Give back the full set of entries that follows, exactly as written.

* _Saved data entries_:
----

What follows belongs to an exercise in optimizing a design on an open flow for small area and a short achievable clock period; a production flow would make more cautious choices. RTL that was checked went through simulation tests only; none was proved equivalent to the original. Power is estimated from default activity; no workload was simulated.

==> flow/design.v (excerpt) <==
module fp16_arith(
input clk,
input [15:0] numi1,
input [15:0] numi2,
output [15:0] sum,
output [1:0] iszero,
output [1:0] isinf,
output isnan,
output [15:0] prod
    );
==> flow/config.mk <==
export PLATFORM = sky130hd
export DESIGN_NAME = fp16_arith
export DESIGN_NICKNAME = fp16_arith
export VERILOG_FILES = /design/flow/design.v
export SDC_FILE = /design/flow/constraint.sdc
export NUM_CORES = 4
export LEC_CHECK = 0
export CAP_MARGIN = 20
export CORE_MARGIN = 2
export CORE_UTILIZATION = 60
export SLEW_MARGIN = 20
export SYNTH_HIERARCHICAL = 1
==> flow/constraint.sdc <==
create_clock -name core_clock -period 17.0 [get_ports {clk}]
set_input_delay 3.4000 -clock core_clock [delete_from_list [all_inputs] [get_ports {clk}]]
set_output_delay 3.4000 -clock core_clock [all_outputs]
set_load 0.01 [all_outputs]
standard.sh (not shown) runs the stock make flow with config.mk's settings and CLKGATE_MAP_FILE= SYNTH_SCRIPT=/design/flow/synth_recipe.tcl, a recipe that flattens the netlist after the stock synthesis.
==> flow/flow/run.sh <==
#!/bin/bash
# Own layout flow: the standard ORFS flow, with plain buf_1 cells as the
# port buffers (buffer_ports would otherwise pick clkdlybuf4s50_1, a slow
# delay cell). Every input and output port still gets its own buffer.
set -euo pipefail
export BUFFER_PORTS_ARGS="-buffer_cell sky130_fd_sc_hd__buf_1"
if [[ -f flow/env.sh ]]; then source flow/env.sh; fi
bash standard.sh > standard.log 2>&1
==> flow/flow/env.sh <==
export SETUP_SLACK_MARGIN=9
Rerun with:
--- a/flow/design.v
+++ b/flow/design.v
@@ -20,17 +20,15 @@
     wire [5:0]  d12  = {1'b0, e1} - {1'b0, e2};
     wire [4:0]  d21  = e2 - e1;
     wire        ge   = ~d12[5];
     wire [4:0]  d    = ge ? d12[4:0] : d21;
     wire [4:0]  emax = ge ? e1 : e2;
     wire [10:0] m2s  = m2 >> d;
     wire        sz = s1 ^ s2;
-    wire [11:0] t;
-    wire        tco;
-    fp16_add12 u_t(.a({1'b0, m1}), .b({1'b0, m2s} ^ {12{sz}}), .ci(sz), .s(t), .co(tco));
+    wire [11:0] t  = {1'b0, m1} + ({1'b0, m2s} ^ {12{sz}}) + {11'd0, sz};
     reg [4:0] emax_r;
     reg       c_r, h_r, s1_r, sz_r;
     reg [9:0] v_r;
     always @(posedge clk) begin
         isinf  <= inf_p ? 2'b01 : inf_n ? 2'b10 : 2'b00;
         isnan  <= special & ~inf_p & ~inf_n;
         emax_r <= emax;
@@ -364,17 +362,15 @@
     wire fs89, fc89;
     fp16_fa u_fs89 (.a(fc71), .b(x[9]), .c(y[9]), .s(fs89), .co(fc89));
     assign ra = {1'b0, fc89, fc88, fc87, fc86, fc85, fc84, fc83, fc82, fc81, fc80, fc79, fc78, fc77, fc76, fc75, fc74, fc73, hc72, hs72, pp0_1, pp0_0};
     assign rb = {1'b0, 1'b1, fs89, fs88, fs87, fs86, fs85, fs84, fs83, fs82, fs81, fs80, fs79, fs78, fs77, fs76, fs75, fs74, fs73, pp2_0, pp1_0, 1'b0};
     wire [10:0] ls  = {1'b0, ra[9:0]} + {1'b0, rb[9:0]};
     wire [8:0]  zb  = (ra[8:0] ^ rb[8:0]) ^ {ra[7:0] | rb[7:0], 1'b0};
     wire        gt  = ls[9] & (zb != 9'd0);
-    wire [11:0] hi;
-    wire        hco;
-    fp16_add12 u_hi(.a(ra[21:10]), .b(rb[21:10]), .ci(ls[10]), .s(hi), .co(hco));
+    wire [11:0] hi  = ra[21:10] + rb[21:10] + {11'd0, ls[10]};
     wire        sz  = numi1[15] ^ numi2[15];
     reg  [11:0] hi_r;
     reg         inc_r, sz_r;
     reg  [4:0]  eb_r;
     always @(posedge clk) begin
         hi_r  <= hi;
         inc_r <= sz ^ gt;
@@ -389,63 +385,14 @@
     assign s  = a ^ b ^ c;
     assign co = (a & b) | (c & (a ^ b));
 endmodule
 module fp16_ha(input a, input b, output s, output co);
     assign s  = a ^ b;
     assign co = a & b;
 endmodule
-module fp16_add12(
-input  [11:0] a,
-input  [11:0] b,
-input         ci,
-output [11:0] s,
-output        co
-    );
-    wire [12:0] g0 = {a & b, ci};
-    wire [12:0] p0 = {a ^ b, 1'b0};
-    wire [12:0] g1, p1, g2, p2, g3, p3, g4;
-    genvar i;
-    generate
-        for (i = 0; i < 13; i = i + 1) begin : l1
-            if (i >= 1) begin
-                assign g1[i] = g0[i] | (p0[i] & g0[i-1]);
-                assign p1[i] = p0[i] & p0[i-1];
-            end else begin
-                assign g1[i] = g0[i];
-                assign p1[i] = p0[i];
-            end
-        end
-        for (i = 0; i < 13; i = i + 1) begin : l2
-            if (i >= 2) begin
-                assign g2[i] = g1[i] | (p1[i] & g1[i-2]);
-                assign p2[i] = p1[i] & p1[i-2];
-            end else begin
-                assign g2[i] = g1[i];
-                assign p2[i] = p1[i];
-            end
-        end
-        for (i = 0; i < 13; i = i + 1) begin : l3
-            if (i >= 4) begin
-                assign g3[i] = g2[i] | (p2[i] & g2[i-4]);
-                assign p3[i] = p2[i] & p2[i-4];
-            end else begin
-                assign g3[i] = g2[i];
-                assign p3[i] = p2[i];
-            end
-        end
-        for (i = 0; i < 13; i = i + 1) begin : l4
-            if (i >= 8)
-                assign g4[i] = g3[i] | (p3[i] & g3[i-8]);
-            else
-                assign g4[i] = g3[i];
-        end
-    endgenerate
-    assign s  = p0[12:1] ^ g4[11:0];
-    assign co = g4[12];
-endmodule
 `timescale 1ns / 1ps
 module fp16_arith(
 input clk,
 input [15:0] numi1,
 input [15:0] numi2,
 output [15:0] sum,
 output [1:0] iszero,
The new run passed the timing, design-rule and antenna checks.
Count of clock-buffer cells in the layout increases by 1.
Non-clock buffer count increases by 30.
Die area decreases by a few percent.
Critical path depth decreases by 1.
Routed wire length decreases slightly.
Final area decreases slightly.
Hold slack got worse by 0.037 ns.
Global-route usage increases by 1.5 points.
No run of this note included a check of the RTL's function; only the layout flow was run.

----

* _Reply to the task_:
What follows belongs to an exercise in optimizing a design on an open flow for small area and a short achievable clock period; a production flow would make more cautious choices. RTL that was checked went through simulation tests only; none was proved equivalent to the original. Power is estimated from default activity; no workload was simulated.

==> flow/design.v (excerpt) <==
module fp16_arith(
input clk,
input [15:0] numi1,
input [15:0] numi2,
output [15:0] sum,
output [1:0] iszero,
output [1:0] isinf,
output isnan,
output [15:0] prod
    );
==> flow/config.mk <==
export PLATFORM = sky130hd
export DESIGN_NAME = fp16_arith
export DESIGN_NICKNAME = fp16_arith
export VERILOG_FILES = /design/flow/design.v
export SDC_FILE = /design/flow/constraint.sdc
export NUM_CORES = 4
export LEC_CHECK = 0
export CAP_MARGIN = 20
export CORE_MARGIN = 2
export CORE_UTILIZATION = 60
export SLEW_MARGIN = 20
export SYNTH_HIERARCHICAL = 1
==> flow/constraint.sdc <==
create_clock -name core_clock -period 17.0 [get_ports {clk}]
set_input_delay 3.4000 -clock core_clock [delete_from_list [all_inputs] [get_ports {clk}]]
set_output_delay 3.4000 -clock core_clock [all_outputs]
set_load 0.01 [all_outputs]
standard.sh (not shown) runs the stock make flow with config.mk's settings and CLKGATE_MAP_FILE= SYNTH_SCRIPT=/design/flow/synth_recipe.tcl, a recipe that flattens the netlist after the stock synthesis.
==> flow/flow/run.sh <==
#!/bin/bash
# Own layout flow: the standard ORFS flow, with plain buf_1 cells as the
# port buffers (buffer_ports would otherwise pick clkdlybuf4s50_1, a slow
# delay cell). Every input and output port still gets its own buffer.
set -euo pipefail
export BUFFER_PORTS_ARGS="-buffer_cell sky130_fd_sc_hd__buf_1"
if [[ -f flow/env.sh ]]; then source flow/env.sh; fi
bash standard.sh > standard.log 2>&1
==> flow/flow/env.sh <==
export SETUP_SLACK_MARGIN=9
Rerun with:
--- a/flow/design.v
+++ b/flow/design.v
@@ -20,17 +20,15 @@
     wire [5:0]  d12  = {1'b0, e1} - {1'b0, e2};
     wire [4:0]  d21  = e2 - e1;
     wire        ge   = ~d12[5];
     wire [4:0]  d    = ge ? d12[4:0] : d21;
     wire [4:0]  emax = ge ? e1 : e2;
     wire [10:0] m2s  = m2 >> d;
     wire        sz = s1 ^ s2;
-    wire [11:0] t;
-    wire        tco;
-    fp16_add12 u_t(.a({1'b0, m1}), .b({1'b0, m2s} ^ {12{sz}}), .ci(sz), .s(t), .co(tco));
+    wire [11:0] t  = {1'b0, m1} + ({1'b0, m2s} ^ {12{sz}}) + {11'd0, sz};
     reg [4:0] emax_r;
     reg       c_r, h_r, s1_r, sz_r;
     reg [9:0] v_r;
     always @(posedge clk) begin
         isinf  <= inf_p ? 2'b01 : inf_n ? 2'b10 : 2'b00;
         isnan  <= special & ~inf_p & ~inf_n;
         emax_r <= emax;
@@ -364,17 +362,15 @@
     wire fs89, fc89;
     fp16_fa u_fs89 (.a(fc71), .b(x[9]), .c(y[9]), .s(fs89), .co(fc89));
     assign ra = {1'b0, fc89, fc88, fc87, fc86, fc85, fc84, fc83, fc82, fc81, fc80, fc79, fc78, fc77, fc76, fc75, fc74, fc73, hc72, hs72, pp0_1, pp0_0};
     assign rb = {1'b0, 1'b1, fs89, fs88, fs87, fs86, fs85, fs84, fs83, fs82, fs81, fs80, fs79, fs78, fs77, fs76, fs75, fs74, fs73, pp2_0, pp1_0, 1'b0};
     wire [10:0] ls  = {1'b0, ra[9:0]} + {1'b0, rb[9:0]};
     wire [8:0]  zb  = (ra[8:0] ^ rb[8:0]) ^ {ra[7:0] | rb[7:0], 1'b0};
     wire        gt  = ls[9] & (zb != 9'd0);
-    wire [11:0] hi;
-    wire        hco;
-    fp16_add12 u_hi(.a(ra[21:10]), .b(rb[21:10]), .ci(ls[10]), .s(hi), .co(hco));
+    wire [11:0] hi  = ra[21:10] + rb[21:10] + {11'd0, ls[10]};
     wire        sz  = numi1[15] ^ numi2[15];
     reg  [11:0] hi_r;
     reg         inc_r, sz_r;
     reg  [4:0]  eb_r;
     always @(posedge clk) begin
         hi_r  <= hi;
         inc_r <= sz ^ gt;
@@ -389,63 +385,14 @@
     assign s  = a ^ b ^ c;
     assign co = (a & b) | (c & (a ^ b));
 endmodule
 module fp16_ha(input a, input b, output s, output co);
     assign s  = a ^ b;
     assign co = a & b;
 endmodule
-module fp16_add12(
-input  [11:0] a,
-input  [11:0] b,
-input         ci,
-output [11:0] s,
-output        co
-    );
-    wire [12:0] g0 = {a & b, ci};
-    wire [12:0] p0 = {a ^ b, 1'b0};
-    wire [12:0] g1, p1, g2, p2, g3, p3, g4;
-    genvar i;
-    generate
-        for (i = 0; i < 13; i = i + 1) begin : l1
-            if (i >= 1) begin
-                assign g1[i] = g0[i] | (p0[i] & g0[i-1]);
-                assign p1[i] = p0[i] & p0[i-1];
-            end else begin
-                assign g1[i] = g0[i];
-                assign p1[i] = p0[i];
-            end
-        end
-        for (i = 0; i < 13; i = i + 1) begin : l2
-            if (i >= 2) begin
-                assign g2[i] = g1[i] | (p1[i] & g1[i-2]);
-                assign p2[i] = p1[i] & p1[i-2];
-            end else begin
-                assign g2[i] = g1[i];
-                assign p2[i] = p1[i];
-            end
-        end
-        for (i = 0; i < 13; i = i + 1) begin : l3
-            if (i >= 4) begin
-                assign g3[i] = g2[i] | (p2[i] & g2[i-4]);
-                assign p3[i] = p2[i] & p2[i-4];
-            end else begin
-                assign g3[i] = g2[i];
-                assign p3[i] = p2[i];
-            end
-        end
-        for (i = 0; i < 13; i = i + 1) begin : l4
-            if (i >= 8)
-                assign g4[i] = g3[i] | (p3[i] & g3[i-8]);
-            else
-                assign g4[i] = g3[i];
-        end
-    endgenerate
-    assign s  = p0[12:1] ^ g4[11:0];
-    assign co = g4[12];
-endmodule
 `timescale 1ns / 1ps
 module fp16_arith(
 input clk,
 input [15:0] numi1,
 input [15:0] numi2,
 output [15:0] sum,
 output [1:0] iszero,
The new run passed the timing, design-rule and antenna checks.
Count of clock-buffer cells in the layout increases by 1.
Non-clock buffer count increases by 30.
Die area decreases by a few percent.
Critical path depth decreases by 1.
Routed wire length decreases slightly.
Final area decreases slightly.
Hold slack got worse by 0.037 ns.
Global-route usage increases by 1.5 points.
No run of this note included a check of the RTL's function; only the layout flow was run.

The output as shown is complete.